Как-то раз я явился к ней (она жила на Молчановке) с букетом сирени. «Что ты, жених, что ли?» – подумал я и положил цветы в переплет перил лестницы. Я позвонил, и мы рассуждали о чем-то, о жизни, любви, но так и не сказали о чувствах (да, может быть, чувств и не было – или они были не в должной концентрации). Когда она провожала меня, увидела поникшие цветы, посмотрела на меня и рассмеялась. Мы целовались, сходя по ступенькам, и в подъезде, но…
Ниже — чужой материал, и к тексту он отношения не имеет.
This design comes from an exercise in tuning for small area and a short achievable clock period on the open sky130 flow, not from production work. The RTL was checked by simulation tests, not by an equivalence proof against the original design.

### design/flow/config.mk
export PLATFORM = sky130hd
export DESIGN_NAME = dma_bound_checker_wr
export DESIGN_NICKNAME = dma_bound_checker_wr
export VERILOG_FILES = /design/flow/design.v
export SDC_FILE = /design/flow/constraint.sdc
export NUM_CORES = 4
export LEC_CHECK = 0
export CAP_MARGIN = 20
export CORE_MARGIN = 2
export CORE_UTILIZATION = 40
export PLACE_DENSITY = 0.6
export SLEW_MARGIN = 20
### design/flow/constraint.sdc
create_clock -name core_clock -period 12.0 [get_ports {clock}]
set_input_delay 2.4000 -clock core_clock [delete_from_list [all_inputs] [get_ports {clock}]]
set_output_delay 2.4000 -clock core_clock [all_outputs]
set_load 0.01 [all_outputs]
### design/flow/design.v
module dma_bound_checker_wr #(
  parameter int NUM_ENTRIES = 8,
  parameter int ADDR_W      = 64,
  parameter int DATA_W      = 128,
  parameter int ID_W        = 5,
  parameter int CNT_W       = 16,
  parameter int IDX_W       = (NUM_ENTRIES > 1) ? $clog2(NUM_ENTRIES) : 1
) (
  input  logic                clock,
  input  logic                reset,
  input  logic                s_axi_aw_valid,
  output logic                s_axi_aw_ready,
  input  logic [ID_W-1:0]     s_axi_aw_bits_id,
  input  logic [ADDR_W-1:0]   s_axi_aw_bits_addr,
  input  logic [7:0]          s_axi_aw_bits_len,
  input  logic [2:0]          s_axi_aw_bits_size,
  input  logic [1:0]          s_axi_aw_bits_burst,
  input  logic                s_axi_w_valid,
  output logic                s_axi_w_ready,
  input  logic [DATA_W-1:0]   s_axi_w_bits_data,
  input  logic [DATA_W/8-1:0] s_axi_w_bits_strb,
  input  logic                s_axi_w_bits_last,
  output logic                s_axi_b_valid,
  input  logic                s_axi_b_ready,
  output logic [ID_W-1:0]     s_axi_b_bits_id,
  output logic [1:0]          s_axi_b_bits_resp,
  output logic                m_axi_aw_valid,
  input  logic                m_axi_aw_ready,
  output logic [ID_W-1:0]     m_axi_aw_bits_id,
  output logic [ADDR_W-1:0]   m_axi_aw_bits_addr,
  output logic [7:0]          m_axi_aw_bits_len,
  output logic [2:0]          m_axi_aw_bits_size,
  output logic [1:0]          m_axi_aw_bits_burst,
  output logic                m_axi_w_valid,
  input  logic                m_axi_w_ready,
  output logic [DATA_W-1:0]   m_axi_w_bits_data,
  output logic [DATA_W/8-1:0] m_axi_w_bits_strb,
  output logic                m_axi_w_bits_last,
  input  logic                m_axi_b_valid,
  output logic                m_axi_b_ready,
  input  logic [ID_W-1:0]     m_axi_b_bits_id,
  input  logic [1:0]          m_axi_b_bits_resp,
  input  logic                cfg_enable,
  input  logic                cfg_we,
  input  logic [IDX_W-1:0]    cfg_idx,
  input  logic [ADDR_W-1:0]   cfg_base,
  input  logic [ADDR_W-1:0]   cfg_bound,
  input  logic                cfg_entry_valid,
  input  logic                err_clr,
  output logic                err_valid,
  output logic [ADDR_W-1:0]   err_addr,
  output logic [ID_W-1:0]     err_id,
  output logic [CNT_W-1:0]    deny_count
);
  localparam int AW1 = ADDR_W + 1;
  typedef enum logic [2:0] {
    IDLE   = 3'd0,
    CHECK  = 3'd1,
    FWD_AW = 3'd2,
    FWD_W  = 3'd3,
    FWD_B  = 3'd4,
    DENY_W = 3'd5,
    DENY_B = 3'd6
  } state_e;
  state_e              state_q, state_d;
  logic [ID_W-1:0]     id_q;
  logic [ADDR_W-1:0]   addr_q;
  logic [7:0]          len_q;
  logic [2:0]          size_q;
  logic [1:0]          burst_q;
  logic [ADDR_W-1:0]   base_q  [NUM_ENTRIES];
  logic [ADDR_W-1:0]   bound_q [NUM_ENTRIES];
  logic [NUM_ENTRIES-1:0] valid_q;
  logic                err_valid_q;
  logic [ADDR_W-1:0]   err_addr_q;
  logic [ID_W-1:0]     err_id_q;
  logic [CNT_W-1:0]    deny_q;
  logic [AW1-1:0]      nbytes_s, end_s;
  logic                hit_s, pass_s, miss_s, aw_hs_s;
  always_comb begin
    nbytes_s = (AW1'(len_q) + AW1'(1'b1)) << size_q;
    end_s    = {1'b0, addr_q} + nbytes_s - AW1'(1'b1);
    hit_s    = 1'b0;
    for (int i = 0; i < NUM_ENTRIES; i++) begin
      hit_s = hit_s | (valid_q[i] && (base_q[i] <= addr_q) &&
                       (end_s[ADDR_W-1:0] <= bound_q[i]));
    end
    pass_s = !cfg_enable || (!end_s[ADDR_W] && hit_s);
    miss_s = (state_q == CHECK) && !pass_s;
  end
  always_comb begin
    state_d           = state_q;
    s_axi_aw_ready    = 1'b0;
    s_axi_w_ready     = 1'b0;
    s_axi_b_valid     = 1'b0;
    s_axi_b_bits_id   = {ID_W{1'b0}};
    s_axi_b_bits_resp = 2'b00;
    m_axi_aw_valid    = 1'b0;
    m_axi_w_valid     = 1'b0;
    m_axi_b_ready     = 1'b0;
    case (state_q)
      IDLE: begin
        s_axi_aw_ready = reset;
        if (s_axi_aw_valid && reset) state_d = CHECK;
        else                         state_d = IDLE;
      end
      CHECK: begin
        if (pass_s) state_d = FWD_AW;
        else        state_d = DENY_W;
      end
      FWD_AW: begin
        m_axi_aw_valid = 1'b1;
        if (m_axi_aw_ready) state_d = FWD_W;
        else                state_d = FWD_AW;
      end
      FWD_W: begin
        m_axi_w_valid = s_axi_w_valid;
        s_axi_w_ready = m_axi_w_ready;
        if (s_axi_w_valid && m_axi_w_ready && s_axi_w_bits_last) state_d = FWD_B;
        else                                                     state_d = FWD_W;
      end
      FWD_B: begin
        s_axi_b_valid     = m_axi_b_valid;
        s_axi_b_bits_id   = m_axi_b_bits_id;
        s_axi_b_bits_resp = m_axi_b_bits_resp;
        m_axi_b_ready     = s_axi_b_ready;
        if (m_axi_b_valid && s_axi_b_ready) state_d = IDLE;
        else                                state_d = FWD_B;
      end
      DENY_W: begin
        s_axi_w_ready = 1'b1;
        if (s_axi_w_valid && s_axi_w_bits_last) state_d = DENY_B;
        else                                    state_d = DENY_W;
      end
      DENY_B: begin
        s_axi_b_valid     = 1'b1;
        s_axi_b_bits_id   = id_q;
        s_axi_b_bits_resp = 2'b10;
        if (s_axi_b_ready) state_d = IDLE;
        else               state_d = DENY_B;
      end
      default: state_d = IDLE;
    endcase
  end
  assign aw_hs_s = (state_q == IDLE) && s_axi_aw_valid && reset;
  always_ff @(posedge clock or negedge reset) begin
    if (!reset) begin
      state_q <= IDLE;
      id_q    <= {ID_W{1'b0}};
      addr_q  <= {ADDR_W{1'b0}};
      len_q   <= 8'd0;
      size_q  <= 3'd0;
      burst_q <= 2'd0;
    end else begin
      state_q <= state_d;
      if (aw_hs_s) begin
        id_q    <= s_axi_aw_bits_id;
        addr_q  <= s_axi_aw_bits_addr;
        len_q   <= s_axi_aw_bits_len;
        size_q  <= s_axi_aw_bits_size;
        burst_q <= s_axi_aw_bits_burst;
      end else begin
        id_q    <= id_q;
      end
    end
  end
  always_ff @(posedge clock or negedge reset) begin
    if (!reset) begin
      valid_q <= {NUM_ENTRIES{1'b0}};
      for (int i = 0; i < NUM_ENTRIES; i++) begin
        base_q[i]  <= {ADDR_W{1'b0}};
        bound_q[i] <= {ADDR_W{1'b0}};
      end
    end else if (cfg_we) begin
      valid_q[cfg_idx] <= cfg_entry_valid;
      base_q[cfg_idx]  <= cfg_base;
      bound_q[cfg_idx] <= cfg_bound;
    end else begin
      valid_q <= valid_q;
    end
  end
  always_ff @(posedge clock or negedge reset) begin
    if (!reset) begin
      err_valid_q <= 1'b0;
      err_addr_q  <= {ADDR_W{1'b0}};
      err_id_q    <= {ID_W{1'b0}};
      deny_q      <= {CNT_W{1'b0}};
    end else begin
      if (miss_s && (deny_q != {CNT_W{1'b1}})) deny_q <= deny_q + CNT_W'(1'b1);
      else                                     deny_q <= deny_q;
      if (miss_s && (!err_valid_q || err_clr)) begin
        err_valid_q <= 1'b1;
        err_addr_q  <= addr_q;
        err_id_q    <= id_q;
      end else if (err_clr) begin
        err_valid_q <= 1'b0;
      end else begin
        err_valid_q <= err_valid_q;
      end
    end
  end
  assign m_axi_aw_bits_id    = id_q;
  assign m_axi_aw_bits_addr  = addr_q;
  assign m_axi_aw_bits_len   = len_q;
  assign m_axi_aw_bits_size  = size_q;
  assign m_axi_aw_bits_burst = burst_q;
  assign m_axi_w_bits_data   = s_axi_w_bits_data;
  assign m_axi_w_bits_strb   = s_axi_w_bits_strb;
  assign m_axi_w_bits_last   = s_axi_w_bits_last;
  assign err_valid           = err_valid_q;
  assign err_addr            = err_addr_q;
  assign err_id              = err_id_q;
  assign deny_count          = deny_q;
endmodule
### design/flow/run.sh
#!/bin/bash
# synth_recipe.tcl (not shown) runs the flow's synth.tcl, then flattens the netlist and writes it again
# the make line also repeats each setting of config.mk as NAME=value (left out here)
make -C /OpenROAD-flow-scripts/flow DESIGN_CONFIG=/design/flow/config.mk WORK_HOME=/design/flow/orfs CLKGATE_MAP_FILE= SYNTH_SCRIPT=/design/flow/synth_recipe.tcl finish
==> results of run 1 <==
-- per-stage QoR --
stage               hold WS, ns  util [%]  worst slack [ns]  cell area (um2)
CTS                      0.4922     46.32            0.7486            85710
global placement         0.4733     43.61            0.9053            80700
floorplan                0.4608         -             3.651            74300
finish                   0.4902     46.34            0.8700            85740
detailed placement       0.4829     43.62            0.8046            80720
global route             0.5083     46.34           0.08591            85740
-- cells by family (layout without fill, tap and decap cells) --
family / after synthesis / count (layout) / synth area share (%)
xor gates and xnor gates: 75 / 75 / 0.8842
other: 0 / 9 / 0
DFF: 1203 / 1203 / 40.52
and+or+nand+nor: 1012 / 1012 / 6.977
muxes: 1193 / 1193 / 18.11
AOI/OAI and AO/OA: 1085 / 1085 / 9.209
buffers and inverters: 949 / 1400 / 5.559
adders and majority gates: 1112 / 1112 / 18.74
-- registers in the layout, summed over array words and instances, names as in the netlist, 3 cells and up --
register    cells
base_q        512
err_id_q        5
valid_q         8
len_q           8
addr_q         64
bound_q       512
state_q         3
deny_q         16
size_q          3
err_addr_q     64
id_q            5
-- routing by layer --
layer,GRT usage [%],vias up
li1,-,24610
met1,31.10,27080
met2,42.75,1054
met3,4.010,437
met4,11.14,12
met5,0.1512,-
-- worst max-delay path: cells and delay by family (launching register included) --
kind            cells  cell delay [ns]
compound gates     12             3.63
xor+xnor            1             0.85
fa+ha+maj           3             0.88
buf+inv             3             0.66
flops               1             0.72
mux                 3             0.84
simple gates       12             3.21
-- repair_timing --
item	in CTS	in global routing
setup endpoints to repair	0	64
hold buffers	0	0
resized for setup	0	2
-- worst min-delay path by stage --
stage | end | cells after the start
6_report | deny_q[13] | 1
5_1_grt | bound_q[1][17] | 1
4_1_cts | deny_q[13] | 1
3_5_place_dp | deny_q[7] | 1
3_3_place_gp | deny_q[12] | 1
2_1_floorplan | valid_q[1] | 2
-- final cells by class --
type,instances,area [um2]
Fill cell,17150,99290
Multi-Input combinational cell,4477,40270
Sequential cell,1203,30100
Timing Repair Buffer,496,4823
Clock buffer,202,4218
Tap cell,2480,3103
Inverter,648,2432
Clock inverter,54,768.2
Antenna cell,9,22.52
-- layout by cell type (no fill, tap or decap), types with 15 or more instances in the layout --
cell,netlist,final
inv_1,648,648
nor3_1,40,40
nor2b_1,42,42
clkdlybuf4s50_1,0,413
dfrtp_1,1203,1203
and3_1,26,26
ha_1,1111,1111
a221oi_1,28,28
a221o_1,23,23
o21ai_0,173,173
and4_1,30,30
o21bai_1,25,25
nand2b_1,23,23
nand3_1,130,127
a211oi_1,45,45
nor4_1,38,37
clkinv_2,0,23
mux2_2,1172,1172
bufinv_16,0,15
a31oi_1,16,16
a21oi_1,421,421
xor2_1,34,32
buf_4,145,77
nor2_1,163,162
nand4_1,195,195
o211ai_1,29,29
a21o_1,214,214
clkbuf_1,137,24
xnor2_1,41,28
clkbuf_16,0,149
clkbuf_8,0,29
nand2_1,263,257
==> flow_metrics.tcl, run 1 <==
set metrics [dict create \
    synthFlopType "dfrtp_1" \
    clockBufferDepth 3 \
    critPathKind "reg2reg" \
    setup_tns_ns 0 \
    antenna_found_initial 17 \
    io_buffers 414 \
    post_drt_wl_per_cell_um 25.06 \
    dr_wl_met3_um 10100 \
    path_clk_slew_ns 0.06 \
    synth_cells 6629 \
    post_cts_buffers 0 \
    rows 158 \
    ys_seq_area_share_pct 40.52 \
    place_congestion 0.9194 \
    core_um2 185000 \
    grt_pass1_wl_um 356400 \
    status "finished clean" \
    setup_viol 0 \
    ios 703 \
    die_x_um 435.0 \
    clockRootBuffer "clkbuf_16" \
    ys_ff_latch 1203 \
    dp_cells 9304 \
    yosysWarnings 3 \
    timing.critical_path.mode_cell "ha_1" \
    rsz0062_at_grt "false" \
    netlist_top_cells_count "1203 x dfrtp_1, 1172 x mux2_2, 1111 x ha_1, 648 x inv_1, 421 x a21oi_1" \
    crit_slowest_cell "xnor2_1" \
    floorplan.initialDensity_pct 40.15 \
    drtIter0Drc 3051 \
    min-delay-start "deny_q[13]" \
    cts_inserted_buffers 144 \
    synth_area_leaders "dfrtp_1 41%, ha_1 19%, mux2_2 18%" \
    endpoint "err_addr_q[50]" \
    synth_nets 8118 \
    synth_edf_count 0 \
    final_hold_viol_count 0 \
    reg2reg_from "size_q[0]" \
    nNetsFinal 8459 \
    dp_hpwl_um 181300 \
    wl_met2_um 117600 \
    slew_headroom_pct 16.46 \
    routed.top_layer "met5" \
    clock_skew_ns 0.04611 \
    drive_gt1_share_pct 21.68 \
    end_kind "flop" \
    ant_nets 0 \
    area_growth_pct 15.41 \
    die_h_um 435.0 \
    cts_tree "built" \
    min_period_over_period_pct 92.75 \
    clock.fmax_ghz 0.08985 \
    crit_path_start "size_q[0]" \
    grt_max_degree 148 \
    clock_latency_ns 0.81 \
    routed_wl_um 239800 \
    synthDistinctLibCells 76 \
    arrival_ns 11.81 \
    grt_pass1_vias 54320 \
    hp-class "reg2reg" \
    r2r_cells 34 \
    drv_slew 0 \
    overflow 0 \
    drt-pass1-iter-count 6 \
    yosysMostFrequentCell "dfrtp_1" \
    grt.total_usage_pct 25.04 \
    maxCapViolations 0 \
    synth_area_per_cell_um2 11.21 \
    routed_via_density 5.559 \
    async_flop_share_pct 100.0 \
    cts_max_level 4 \
    r2r_end "err_addr_q[50]" \
    drc 0 \
    yosys.area.top_type_share_pct 40.52 \
    tightest_slew_ns 1.240 \
    crit_path_start_kind "flop" \
    cp.required_ns 12.68 \
    die_area_um2 189200 \
    wl_met1_um 101500 \
    cpPeakStageDelay_ns 0.85 \
    min_period_ns 11.13 \
    route.vias.total 53200 \
    yosys.area.top_type "dfrtp_1" \
    clock-sinks 1203 \
    fin_cells 9569 \
    cp_max_fo 64 \
    syn_area_um2 74300 \
    r2r_slack_ns 0.87 \
]
==> run 2: changes to the inputs <==
--- a/design/flow/design.v
+++ b/design/flow/design.v
@@ -167,16 +167,14 @@
   always_ff @(posedge clock or negedge reset) begin
     if (!reset) begin
       valid_q <= {NUM_ENTRIES{1'b0}};
-      for (int i = 0; i < NUM_ENTRIES; i++) begin
-        base_q[i]  <= {ADDR_W{1'b0}};
-        bound_q[i] <= {ADDR_W{1'b0}};
-      end
     end else if (cfg_we) begin
       valid_q[cfg_idx] <= cfg_entry_valid;
+    end
+  end
+  always_ff @(posedge clock) begin
+    if (cfg_we) begin
       base_q[cfg_idx]  <= cfg_base;
       bound_q[cfg_idx] <= cfg_bound;
-    end else begin
-      valid_q <= valid_q;
     end
   end
   always_ff @(posedge clock or negedge reset) begin
==> flow_metrics.tcl, run 2 <==
set metrics [dict create \
    grt_pass1_wl_um 309300 \
    muxShareOfSynthArea_pct 2.833 \
    area_growth_pct 16.21 \
    min_period_over_period_pct 93.50 \
    layout_commonest_cell "ha_1" \
    drive_gt1_share_pct 7.814 \
    tightest_slew_ns 1.261 \
    yosys.area_share.simple_pct 8.106 \
    yosysWarnings 1 \
    top_regs "base_q x512, bound_q x512" \
    cts_inserted_buffers 139 \
    route.vias.total 45510 \
    path_clk_slew_ns 0.06 \
    ant_nets 0 \
    yosys.area.top_type_share_pct 45.72 \
    async_flop_share_pct 14.88 \
    end_kind "flop" \
    antenna_found_initial 28 \
    synth_edf_count 1024 \
    synth_top_family_by_area "adder cells" \
    synth_area_per_cell_um2 12.25 \
    drtIter0Drc 3342 \
    maxCapViolations 0 \
    crit_path_start_kind "flop" \
    syn_area_um2 67250 \
    ys_ff_latch 1203 \
    place_area_um2 73620 \
    drt-pass1-iter-count 5 \
    clock-sinks 1203 \
    timing.critical_path.mode_cell "ha_1" \
    cp_max_fo 39 \
    hp-class "reg2reg" \
    grt_max_degree 91 \
    final_hold_viol_count 0 \
    nNetsFinal 7431 \
    die_h_um 414.0 \
    final_area_um2 78150 \
    synth_nets 6976 \
    cp.required_ns 12.66 \
    clock.fmax_ghz 0.08913 \
    yosys.area.top_type "edfxtp_1" \
    ys_seq_area_share_pct 52.38 \
    drc 0 \
    synth_fa_ha_area_share_pct 20.64 \
    overflow 0 \
    cts_max_level 4 \
    synth_area_leaders "edfxtp_1 46%, ha_1 21%, dfrtp_1 6.7%" \
    critPathKind "reg2reg" \
    netlist_top_cells_count "1108 x ha_1, 1024 x edfxtp_1, 653 x inv_1, 453 x a21oi_1, 299 x nand2_1" \
    status "finished clean" \
    dp_hpwl_um 164200 \
    floorplan.initialDensity_pct 40.26 \
    min_period_ns 11.22 \
    place_congestion 0.9249 \
    core_um2 167000 \
    arrival_ns 11.88 \
    io_buffers 414 \
    synth_cells 5490 \
    synthFlopType "edfxtp_1" \
    post_cts_buffers 0 \
    routed_wl_um 215300 \
    yosysMostFrequentCell "ha_1" \
    crit_slowest_cell "dfrtp_1" \
    final_cell_mix "1108 x ha_1, 1024 x edfxtp_1, 653 x inv_1, 453 x a21oi_1, 413 x clkdlybuf4s50_1" \
    setup_viol 0 \
    post_drt_wl_per_cell_um 26.03 \
    drv_slew 0 \
    die_area_um2 171400 \
    clock_latency_ns 0.80 \
    rows 150 \
    setup_tns_ns 0 \
    synthDistinctLibCells 79 \
    clock_skew_ns 0.04084 \
    ios 703 \
    rsz0062_at_grt "false" \
    synth_xor_area_share_pct 0.9897 \
    synth_compound_area_share_pct 9.468 \
    clockRootBuffer "clkbuf_16" \
    routed_via_density 5.501 \
    cpPeakStageDelay_ns 0.78 \
    slew_headroom_pct 15.42 \
    die_x_um 414.0 \
    cts_tree "built" \
    grt.total_usage_pct 24.72 \
    clockBufferDepth 3 \
    grt_pass1_vias 44610 \
]
==> run 2: layout make-up <==
cell class / count / area, um2
Fill cell: 15010 / 88880
Sequential cell: 1203 / 35230
Multi-Input combinational cell: 3446 / 28380
Timing Repair Buffer: 502 / 4822
Clock buffer: 189 / 3817
Tap cell: 2204 / 2758
Inverter: 653 / 2451
Clock inverter: 60 / 661.9
Antenna cell: 15 / 37.54
==> run 2: worst paths after layout <==
| kind | startpoint | endpoint | slack [ns] | cells past startpoint |
|---|---|---|---|---|
| min reg2reg | deny_q[11] | deny_q[11] | 0.49 | 1 |
| min | deny_q[11] | deny_q[11] | 0.49 | 1 |
| max | size_q[0] | err_addr_q[47] | 0.78 | 36 |
| max reg2reg | size_q[0] | err_addr_q[47] | 0.78 | 36 |
| max in group asynchronous | reset | addr_q[20] | 9.06 | 2 |
| min in group asynchronous | reset | addr_q[3] | 1.63 | 1 |
==> run 2: logic make-up (layout without fill, tap and decap cells) <==
family / after synthesis / count (layout)
AO/OA/AOI/OAI: 1040 / 1040
flip-flops: 1203 / 1203
AND/OR/NAND/NOR: 1054 / 1054
buffers and inverters: 841 / 1404
other: 0 / 15
multiplexers: 167 / 167
adder cells (fa/ha/maj): 1109 / 1109
XOR/XNOR: 76 / 76
==> run 2: critical path: cells and delay by family, from the launching register on <==
kind | cells | cell delay (ns)
simple gates | 12 | 3.95
buf+inv | 4 | 0.84
compound gates | 15 | 3.95
mux | 1 | 0.37
xor+xnor | 1 | 0.14
flops | 1 | 0.78
fa+ha+maj | 3 | 0.96
==> run 2: timing repair <==
action,4_1_cts,5_1_grt
endpoints found under the setup margin,0,39
hold buffers,0,0
resized for setup,0,2
==> run 2: routing by layer <==
layer | routed length, um | global-route usage (%)
met3 | 12600 | 4.448
met1 | 85440 | 29.81
met5 | 25 | 0
met4 | 13260 | 13.82
met2 | 104000 | 41.74
==> run 2: metrics by stage <==
step	setup WS (ns)	util, %	hold WS [ns]	instances
3_3_place_gp	1.125	44.07	0.4867	8008
6_report	0.7806	46.79	0.4949	8272
2_1_floorplan	3.257	-	0.4867	5490
5_1_grt	0.1546	46.78	0.5163	8264
3_5_place_dp	0.6928	44.08	0.4892	8008
4_1_cts	0.6599	46.76	0.5003	8257

## static timing again, ports no longer ideal
The flow's constraints put no driver on any port. The routed layouts listed below were extracted and timed again, unchanged, in two steps. Step 1: set_driving_cell puts a clkbuf_16 on clock and a buf_2 on each other input, an assumption about the parent block. Step 2 also shifts input and output timing later by t, the mid clock arrival at the registers, as if the neighbouring blocks saw the same clock. Slacks: no drivers / after step 1 / after step 2; pairs: no drivers / after step 1.
run	shift t [ns]	slack for setup (ns)	slew at the worst register clock pin (ns)
run 1	0.875	0.870 / 0.870 / 0.870	0.07 / 0.07
run 2	0.867	0.781 / 0.781 / 0.781	0.06 / 0.06
After both steps every run listed still meets setup and hold.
2 июля был выпускной вечер курса. Экзамены, их было двенадцать, прошли быстро, как проформа (я не помню, готовились ли к ним). Под утро мы отправились на Воробьевы горы. Там зеленела молодая листва, стоял сладостный запах цветения, томная прохлада. Мы бродили с Зиной. Я не знал, что делать. Она была хороша, меня тянуло к ней, но… Мне казалось, что наконец я свободен, жизнь моя впереди, я врач. Чувство независимости, желание нового, неизвестность судьбы манили меня. «Ты куда едешь?» – спрашивал меня Сережа Поздняков. Он знал, что профессор Плетнев получил отказ в ответ на его просьбу оставить меня в его клинике ординатором (ему назначили Пункерштейна, сын которого много лет спустя учился у меня в клинике ВММА). Д. Д. Плетнев несколько дней тому назад шел со мной мимо клиники на Девичьем поле. «Я уверен, что придет время, и вы получите мою клинику», – сказал он. И я был все эти дни горд от этих слов. А пока Плетнев дал письмо к петроградскому профессору Г. Ф. Лангу[59]. «Стало быть, ты едешь в Петроград», – сказал Сережа, а Зина посмотрела на меня немножко грустно. «Так мы расстаемся», – произнесла она тихо. «Да, – ответил я, – но…»
Что я хотел сказать этим «но»? Мы подошли к группе молодых врачей. Они кричали: «Да здравствует юность, наша alma mater, выпьем за наше будущее, за встречу!»